I’ll wager he was referring to your ignition wires, and not all of the regular wiring in the car. Ignition wires do go bad with age as the insulation degrades, and ten years is a good long life for those things.

[hijack]
This made me think of something that happened at my former job. The Health and Safety Committee decided (long overdue) to have all the pharmaceutical products (raw materials, APIs) and reagents listed by category (1= less toxic, 4= most toxic), so that employees could know what they were dealing with and the company could enforce proper PPE, etc. A very good idea, particularly with the drugs (I mean, I saw some new female chemists handle testosterone API without any PPE other than lab coats!)

Anyways, as you can imagine, this took forever, and so to play it safe until the available data was analysed and complied and the chemical was categorised, H&S decided to declare all unknowns to be treated as Category 4.

Sounds good for the API for a new drug product, still in development.

Looks incredibly silly when you look at the list and see:

Sodium Chloride: 4
Potassium Phosphate: 4
HPLC Grade Water: 4

[/hijack]

Provide a citation to a law or regulation that requires this, please.

Well, that ultra-pure water is a pretty strong solvent. It can dissolve solid rock (over decades or centuries) and people almost always die from full-body immersive contact for more than about four minutes, so it deserves that ‘4’ rating.
:stuck_out_tongue:

Spark plug wires DO wear out. Most modern plug wires are not copper core, they are a reistive material, often conductive plastic. If the core is copper, then it is only the insulation that breaks down over time and exposure to oil, heat, road salt (HA, thought I was off topic didn’t ya!) etc. Replacing plug wires at 10 years is not an unreasonable preventive maintainance measure.

Salt will never “go bad”, but it could cake up, I suppose.

Actually, no, I don’t get this. There was a Master List of all reagents, and MSDSs on file. Those MSDSs had NFPA ratings; the hard copies should have had the rating high-lighted. The reagents should have been classified in ascending order of the Health Rating.

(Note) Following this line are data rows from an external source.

### src/rtl/axi_fifo_wr_master.sv
// rtl/axi_fifo_wr_master.sv - drains a FWFT FIFO onto AXI4 INCR write bursts, 4 KB safe
module axi_fifo_wr_master #(
   parameter int DATA_W    = 32,
   parameter int ADDR_W    = 32,
   parameter int ID_W      = 4,
   parameter int MAX_BURST = 16
) (
   input  logic                clk_i,
   input  logic                rst_i,
   input  logic                cmd_valid_i,
   output logic                cmd_ready_o,
   input  logic [ADDR_W-1:0]   cmd_addr_i,
   input  logic [15:0]         cmd_len_i,
   output logic                done_o,
   output logic                err_o,
   output logic                fifo_rd_en_o,
   input  logic [DATA_W-1:0]   fifo_dout_i,
   input  logic                fifo_empty_i,
   output logic [ID_W-1:0]     awid_o,
   output logic [ADDR_W-1:0]   awaddr_o,
   output logic [7:0]          awlen_o,
   output logic [2:0]          awsize_o,
   output logic [1:0]          awburst_o,
   output logic                awvalid_o,
   input  logic                awready_i,
   output logic [DATA_W-1:0]   wdata_o,
   output logic [DATA_W/8-1:0] wstrb_o,
   output logic                wlast_o,
   output logic                wvalid_o,
   input  logic                wready_i,
   input  logic [ID_W-1:0]     bid_i,
   input  logic [1:0]          bresp_i,
   input  logic                bvalid_i,
   output logic                bready_o
);
   localparam int BPB  = DATA_W / 8;
   localparam int SIZE = $clog2(BPB);

   typedef enum logic [2:0] {S_IDLE, S_CALC, S_AW, S_W, S_B, S_DONE} state_t;

   state_t            state_q, state_d;
   logic [ADDR_W-1:0] addr_q, addr_d;
   logic [15:0]       rem_q, rem_d;
   logic [ADDR_W-1:0] awaddr_q, awaddr_d;
   logic [7:0]        awlen_q, awlen_d;
   logic [8:0]        blen_q, blen_d;
   logic [7:0]        beat_q, beat_d;
   logic              err_q, err_d;

   logic [12:0] page_room, page_beats;
   logic [16:0] blen_c;
   logic        unused_bid;

   assign unused_bid = ^bid_i;

   // beats left before the next 4 KB page boundary; addr is beat aligned so this is >= 1
   assign page_room  = 13'd4096 - {1'b0, addr_q[11:0]};
   assign page_beats = page_room >> SIZE;

   always_comb begin
      blen_c = {1'b0, rem_q};
      if (blen_c > 17'(MAX_BURST)) blen_c = 17'(MAX_BURST);
      if (blen_c > {4'b0, page_beats}) blen_c = {4'b0, page_beats};
   end

   always_ff @(posedge clk_i or posedge rst_i) begin
      if (rst_i) begin
         state_q  <= S_IDLE;
         addr_q   <= '0;
         rem_q    <= '0;
         awaddr_q <= '0;
         awlen_q  <= '0;
         blen_q   <= '0;
         beat_q   <= '0;
         err_q    <= 1'b0;
      end else begin
         state_q  <= state_d;
         addr_q   <= addr_d;
         rem_q    <= rem_d;
         awaddr_q <= awaddr_d;
         awlen_q  <= awlen_d;
         blen_q   <= blen_d;
         beat_q   <= beat_d;
         err_q    <= err_d;
      end
   end

   always_comb begin
      state_d  = state_q;
      addr_d   = addr_q;
      rem_d    = rem_q;
      awaddr_d = awaddr_q;
      awlen_d  = awlen_q;
      blen_d   = blen_q;
      beat_d   = beat_q;
      err_d    = err_q;
      case (state_q)
         S_IDLE: begin
            if (cmd_valid_i) begin
               addr_d  = cmd_addr_i;
               rem_d   = cmd_len_i;
               err_d   = 1'b0;
               state_d = (cmd_len_i == 16'd0) ? S_DONE : S_CALC;
            end
         end
         S_CALC: begin
            blen_d   = 9'(blen_c);
            awaddr_d = addr_q;
            awlen_d  = 8'(blen_c - 17'd1);
            state_d  = S_AW;
         end
         S_AW: begin
            if (awready_i) begin
               beat_d  = 8'd0;
               state_d = S_W;
            end
         end
         S_W: begin
            if (wvalid_o && wready_i) begin
               if (wlast_o) state_d = S_B;
               else         beat_d  = beat_q + 8'd1;
            end
         end
         S_B: begin
            if (bvalid_i) begin
               err_d   = err_q | (bresp_i != 2'b00);
               addr_d  = addr_q + (ADDR_W'(blen_q) << SIZE);
               rem_d   = rem_q - 16'(blen_q);
               state_d = (rem_q == 16'(blen_q)) ? S_DONE : S_CALC;
            end
         end
         S_DONE:  state_d = S_IDLE;
         default: state_d = S_IDLE;
      endcase
   end

   // W channel is a straight combinational pass-through of the FIFO head
   always_comb begin
      cmd_ready_o  = (state_q == S_IDLE);
      done_o       = (state_q == S_DONE);
      err_o        = err_q;
      awid_o       = '0;
      awaddr_o     = awaddr_q;
      awlen_o      = awlen_q;
      awsize_o     = 3'(SIZE);
      awburst_o    = 2'b01;
      awvalid_o    = (state_q == S_AW);
      wdata_o      = fifo_dout_i;
      wstrb_o      = '1;
      wvalid_o     = (state_q == S_W) && !fifo_empty_i;
      wlast_o      = (state_q == S_W) && (beat_q == awlen_q);
      fifo_rd_en_o = wvalid_o && wready_i;
      bready_o     = (state_q == S_B);
   end
endmodule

What did management decide to do? Classify them in alphabetical order?

Oh, for the OP:
the manufacturer’s probably based the ‘Use by’ date on stability data for the container.

Another story of safety people coming up with ideas that they don’t fully think through:

Another lab had bought some food-grade sodium chloride. (Not sure why, I assume it was cheap and they just needed brine for aqueous workups.) Anyway, you generally don’t go through that much salt even if you are doing a lot of workups. So of course this bottle of salt had an expiration date on it. Safety apparently threw a fit and demanded that the bottle be discarded because it was past the expiration date.

" if the salt has lost its savour, wherewith shall it be seasoned? "
I’m informed that it really does happen. In those salt mines, the salt exposed to the air loses its flavour, cut it away and you’ll find salty salt underneath.

cite: http://www.bartleby.com/81/14806.html

So, once you extract that salt and grind it up into powder it begins to degrade.

I’m sure QED or Collibri wil be along soon to explain the science behind it.

I think I may have found the answer. Most table salt contains potassium iodide, which will degrade under some circumstances, include long time storage. Since the FDA bases shelf life on quality (not safety) it makes sense.
Here’s a cite: http://www.saltinstitute.org/iodide.html

I’ve never heard of this personally, and as far as I know as long as salt remains salt it will continue to taste salty. Sodium chloride is pretty stable.

Regarding the quote, the only thing I can think of is that the deposit in question actually mainly consisted of some other compound, and the sodium chloride was washed out of it. If it were or almost pure sodium chloride, it would simply dissolve, not remain in place and “lose its savour.”

Some things can wash the savour from salt while it remains in situ: underground rivers, for one.